Figure 3. Waveform display of short_utterance_v2.wav.

An analysis of the amplitudes of various frequencies in short_utterance_v2.wav (shown in

Figure 4) reveals much energy in the lower frequencies (0-400 Hz) that are likely not part of the
speech pattern as well as higher level energy (3500Hz and above). Therefore, the next step was
to digitally filter the speech using a FFT bandpass filter (400 to 3500 Hz) to eliminate most of
the energy in the 0-400 Hz and 3500+Hz frequency ranges.

Figure 4. Frequency analysis of short_utterance_v2.wav.

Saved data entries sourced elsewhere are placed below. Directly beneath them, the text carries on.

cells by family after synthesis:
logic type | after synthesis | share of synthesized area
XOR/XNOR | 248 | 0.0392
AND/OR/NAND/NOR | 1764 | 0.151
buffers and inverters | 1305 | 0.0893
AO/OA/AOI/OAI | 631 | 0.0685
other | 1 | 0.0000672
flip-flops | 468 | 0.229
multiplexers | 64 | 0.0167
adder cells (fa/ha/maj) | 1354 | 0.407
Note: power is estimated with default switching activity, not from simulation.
interface lpft_cfg_if;
    logic                        valid;
    logic                        ready;
    logic [lpft_pkg::CAP_W-1:0]  capacity;

    modport source (output valid, output capacity, input ready);
    modport sink   (input valid, input capacity, output ready);
endinterface
===== src/hdl/alb_pkg.sv =====
package alb_pkg;

  localparam int unsigned NumAlarms = 15;

  localparam logic [1:0] KIND_TICK      = 2'd0;
  localparam logic [1:0] KIND_SET       = 2'd1;
  localparam logic [1:0] KIND_CLEAR     = 2'd2;
  localparam logic [1:0] KIND_CLEAR_ALL = 2'd3;

  localparam logic [1:0] MODE_OFF  = 2'd0;
  localparam logic [1:0] MODE_CONT = 2'd1;
  localparam logic [1:0] MODE_SLOW = 2'd2;
  localparam logic [1:0] MODE_FAST = 2'd3;

  localparam logic [1:0] REG_CLEAR_TEMP = 2'd0;
  localparam logic [1:0] REG_SLOW_HALF  = 2'd1;
  localparam logic [1:0] REG_FAST_HALF  = 2'd2;

  localparam logic [3:0] IDX_NONE = 4'd15;

  localparam logic [14:0] CONT_MASK = 15'h1C00;
  localparam logic [14:0] SLOW_MASK = 15'h2001;

  localparam logic signed [11:0] CLEAR_TEMP_RESET = 12'sd580;
  localparam logic [15:0]        SLOW_HALF_RESET  = 16'd1000;
  localparam logic [15:0]        FAST_HALF_RESET  = 16'd50;

  typedef struct packed {
    logic [1:0]         kind;
    logic [3:0]         alarm_index;
    logic [2:0]         enable_bits;
    logic [5:0]         relay_bits;
    logic [2:0]         contactor_bits;
    logic signed [11:0] temp_one;
    logic signed [11:0] temp_two;
    logic signed [11:0] temp_three;
    logic               supply_ok;
  } in_word_t;

  typedef struct packed {
    logic [14:0] active_mask;
    logic [3:0]  active_count;
    logic [3:0]  last_alarm;
    logic        alarm_line;
    logic [1:0]  beep_mode;
    logic        beep_on;
  } out_word_t;

endpackage


===== src/hdl/alarm_latch_beeper_controller.sv =====
// Alarm latch and beeper controller.
// Input channel: in_valid_i, in_stall_o and in_data_i carry one word per item:
// a 1 ms tick with pin samples, a set, a clear or a clear-all. A word is taken
// at a rising edge with in_valid_i high and in_stall_o low.
// Output channel: out_valid_o, out_stall_i and out_data_o return exactly one
// word per input word, showing the alarm bits, their count, the last alarm
// code, the alarm line and the buzzer mode and level after that item.
// A word taken at an edge has its result registered and valid from that edge;
// unless the receiver stalls, one word is taken every cycle; the state update
// and all fifteen clear conditions sit between state and output register.
// When the receiver stalls, the output register holds its word and in_stall_o
// rises, so no further input word is taken until the output word is gone.
// Configuration: cfg_valid_i, cfg_ready_o, cfg_index_i and cfg_data_i write the
// clear temperature and the two half periods; cfg_ready_o is always high.
// Reset clears all alarms, turns the buzzer off, empties the output register
// and loads the registers with 58.0 C, 1000 ticks and 50 ticks.
module alarm_latch_beeper_controller
  import alb_pkg::*;
(
  input  logic      clk_i,
  input  logic      rst_ni,
  input  logic      in_valid_i,
  output logic      in_stall_o,
  input  in_word_t  in_data_i,
  output logic      out_valid_o,
  input  logic      out_stall_i,
  output out_word_t out_data_o,
  input  logic      cfg_valid_i,
  output logic      cfg_ready_o,
  input  logic [1:0]  cfg_index_i,
  input  logic [15:0] cfg_data_i
);

  logic signed [11:0] clear_temp_q;
  logic [15:0]        slow_half_q;
  logic [15:0]        fast_half_q;

  logic [14:0] bits_q, bits_d;
  logic [3:0]  last_q, last_d;
  logic [1:0]  mode_q, mode_d;
  logic [15:0] elapsed_q, elapsed_d;
  logic        buzz_q, buzz_d;
  logic        line_q, line_d;

  logic      out_valid_q, out_valid_d;
  out_word_t out_word_q, out_word_d;

  logic        accept;
  logic [14:0] idx_bit;
  logic [15:0] el_inc, el_tick, half;
  logic        buzz_tick;
  logic        table_ok;
  logic [14:0] ok, clr, low_bit;
  logic        cont_seen;

  function automatic logic [1:0] mode_of(input logic [14:0] b);
    logic [1:0] m;
    if (b == '0) begin
      m = MODE_OFF;
    end else if ((b & CONT_MASK) != '0) begin
      m = MODE_CONT;
    end else if ((b & SLOW_MASK) != '0) begin
      m = MODE_SLOW;
    end else begin
      m = MODE_FAST;
    end
    return m;
  endfunction

  function automatic logic buzz_of(input logic [1:0] m, input logic cur);
    logic r;
    r = cur;
    if (m == MODE_OFF) begin
      r = 1'b0;
    end else if (m == MODE_CONT) begin
      r = 1'b1;
    end
    return r;
  endfunction

  function automatic logic [3:0] count_of(input logic [14:0] b);
    logic [3:0] n;
    n = '0;
    for (int i = 0; i < NumAlarms; i++) begin
      n = n + 4'(b[i]);
    end
    return n;
  endfunction

  assign accept      = in_valid_i && !in_stall_o;
  assign in_stall_o  = out_valid_q && out_stall_i;
  assign cfg_ready_o = 1'b1;
  assign out_valid_o = out_valid_q;
  assign out_data_o  = out_word_q;

  assign idx_bit = 15'd1 << in_data_i.alarm_index;

  always_comb begin
    table_ok = 1'b0;
    case (in_data_i.enable_bits)
      3'd0: table_ok = (in_data_i.relay_bits == 6'h00) && (in_data_i.contactor_bits == 3'd0);
      3'd1: table_ok = (in_data_i.relay_bits == 6'h03) && (in_data_i.contactor_bits == 3'd1);
      3'd2: table_ok = (in_data_i.relay_bits == 6'h0C) && (in_data_i.contactor_bits == 3'd2);
      3'd4: table_ok = (in_data_i.relay_bits == 6'h30) && (in_data_i.contactor_bits == 3'd4);
      default: table_ok = 1'b0;
    endcase
  end

  always_comb begin
    ok[0]    = (in_data_i.enable_bits & (in_data_i.enable_bits - 3'd1)) == 3'd0;
    ok[9:1]  = {9{table_ok}};
    ok[10]   = in_data_i.temp_one < clear_temp_q;
    ok[11]   = in_data_i.temp_two < clear_temp_q;
    ok[12]   = in_data_i.temp_three < clear_temp_q;
    ok[13]   = table_ok;
    ok[14]   = in_data_i.supply_ok;
  end

  // All clearable alarms are cleared on one tick; if a continuous alarm besides
  // the lowest cleared one was set, a remaining pulse mode keeps the level high.
  assign clr       = bits_q & ok;
  assign low_bit   = clr & (~clr + 15'd1);
  assign cont_seen = ((bits_q & ~low_bit & CONT_MASK) != '0);

  assign el_inc = (elapsed_q != 16'hFFFF) ? elapsed_q + 16'd1 : elapsed_q;
  assign half   = (mode_q == MODE_SLOW) ? slow_half_q : fast_half_q;

  always_comb begin
    el_tick   = el_inc;
    buzz_tick = buzz_q;
    if ((mode_q == MODE_SLOW || mode_q == MODE_FAST) && el_inc >= half) begin
      el_tick   = '0;
      buzz_tick = ~buzz_q;
    end
  end

  always_comb begin
    bits_d    = bits_q;
    last_d    = last_q;
    mode_d    = mode_q;
    elapsed_d = elapsed_q;
    buzz_d    = buzz_q;
    line_d    = line_q;
    case (in_data_i.kind)
      KIND_SET: begin
        if (in_data_i.alarm_index != IDX_NONE) begin
          bits_d    = bits_q | idx_bit;
          last_d    = in_data_i.alarm_index + 4'd1;
          line_d    = 1'b1;
          mode_d    = mode_of(bits_d);
          elapsed_d = '0;
          buzz_d    = buzz_of(mode_d, buzz_q);
        end
      end
      KIND_CLEAR: begin
        if (in_data_i.alarm_index != IDX_NONE) begin
          bits_d = bits_q & ~idx_bit;
          if (bits_d == '0) begin
            last_d = '0;
            line_d = 1'b0;
          end
          mode_d    = mode_of(bits_d);
          elapsed_d = '0;
          buzz_d    = buzz_of(mode_d, buzz_q);
        end
      end
      KIND_CLEAR_ALL: begin
        bits_d    = '0;
        last_d    = '0;
        line_d    = 1'b0;
        mode_d    = MODE_OFF;
        elapsed_d = '0;
        buzz_d    = 1'b0;
      end
      KIND_TICK: begin
        elapsed_d = el_tick;
        buzz_d    = buzz_tick;
        if (clr != '0) begin
          bits_d = bits_q & ~clr;
          if (bits_d == '0) begin
            last_d = '0;
            line_d = 1'b0;
          end
          mode_d    = mode_of(bits_d);
          elapsed_d = '0;
          buzz_d    = buzz_of(mode_d, cont_seen | buzz_tick);
        end
      end
      default: begin
        bits_d = bits_q;
      end
    endcase
  end

  always_comb begin
    out_word_d.active_mask  = bits_d;
    out_word_d.active_count = count_of(bits_d);
    out_word_d.last_alarm   = last_d;
    out_word_d.alarm_line   = line_d;
    out_word_d.beep_mode    = mode_d;
    out_word_d.beep_on      = buzz_d;
    out_valid_d = accept || (out_valid_q && out_stall_i);
  end

  always_ff @(posedge clk_i or negedge rst_ni) begin
    if (!rst_ni) begin
      clear_temp_q <= CLEAR_TEMP_RESET;
      slow_half_q  <= SLOW_HALF_RESET;
      fast_half_q  <= FAST_HALF_RESET;
    end else if (cfg_valid_i && cfg_ready_o) begin
      case (cfg_index_i)
        REG_CLEAR_TEMP: clear_temp_q <= cfg_data_i[11:0];
        REG_SLOW_HALF:  slow_half_q  <= cfg_data_i;
        REG_FAST_HALF:  fast_half_q  <= cfg_data_i;
        default: begin
          slow_half_q <= slow_half_q;
        end
      endcase
    end
  end

  always_ff @(posedge clk_i or negedge rst_ni) begin
    if (!rst_ni) begin
      bits_q      <= '0;
      last_q      <= '0;
      mode_q      <= MODE_OFF;
      elapsed_q   <= '0;
      buzz_q      <= 1'b0;
      line_q      <= 1'b0;
      out_valid_q <= 1'b0;
    end else begin
      out_valid_q <= out_valid_d;
      if (accept) begin
        bits_q    <= bits_d;
        last_q    <= last_d;
        mode_q    <= mode_d;
        elapsed_q <= elapsed_d;
        buzz_q    <= buzz_d;
        line_q    <= line_d;
      end
    end
  end

  always_ff @(posedge clk_i) begin
    if (accept) begin
      out_word_q <= out_word_d;
    end
  end

endmodule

With this goal in mind, a FFT bandpass filter was constructed as shown in Figure 5, and it
was used to filter then signal in short_utterance_v2.wav to produce the waveform shown in
short_utterance_v3.wav (graphically displayed in Figure 6).

Figure 5. Schematic of FFT filter used.

Figure 6. Graphic display of short_utterance_v3.wav (following bandpass filtering).

This signal was then boosted (amplified) by 18 dB to produce the waveform (saved as
short_utterance_v4.wav) found in Figure 7 (that part of the signal which contains the utterance
of interest is highlighted).

Figure 7. Graphical display of short_utterance_v4.wav.

Next, the section of interest was extracted, saved to a new soundfile and the amplitudes of the
obvious noisy “clicks” (seen as sharp vertical lines in the waveform) were reduced by 8 dB,
yielding the waveform shown in Figure 8. What is left, after noise reduction, bandpass filtering
and amplification, is to the trained (and likely to the untrained) ear, a production of the utterance
“Give me (your) fucking wallet.”
Figure 8. Graphical display of short_utterance_v5.wav.

While completing the analysis of this signal, I created several other noise reduced/speech
enhanced versions of this same section of the recording using Adobe’s Soundbooth program.
The end result was very similar, but short_utterance_v5.wav is the clearest, in my opinion.
In summary, after the noise reduction process described above was completed in my opinion
(as a phonetician and speech scientist well-versed in acoustic analysis of speech), the utterance
produced by the suspect and recorded was “Give me (your) fucking wallet.” The “your” is in
parentheses as this word was likely reduced in the speaker’s production to a transitional voicoid
(a vowel-like sound) between the “me” and “fucking” that is not readily discernible (the same
way that the “a” in “One small step for (a) man” produced by Neil Armstrong when he first
stepped on the moon is not discernible).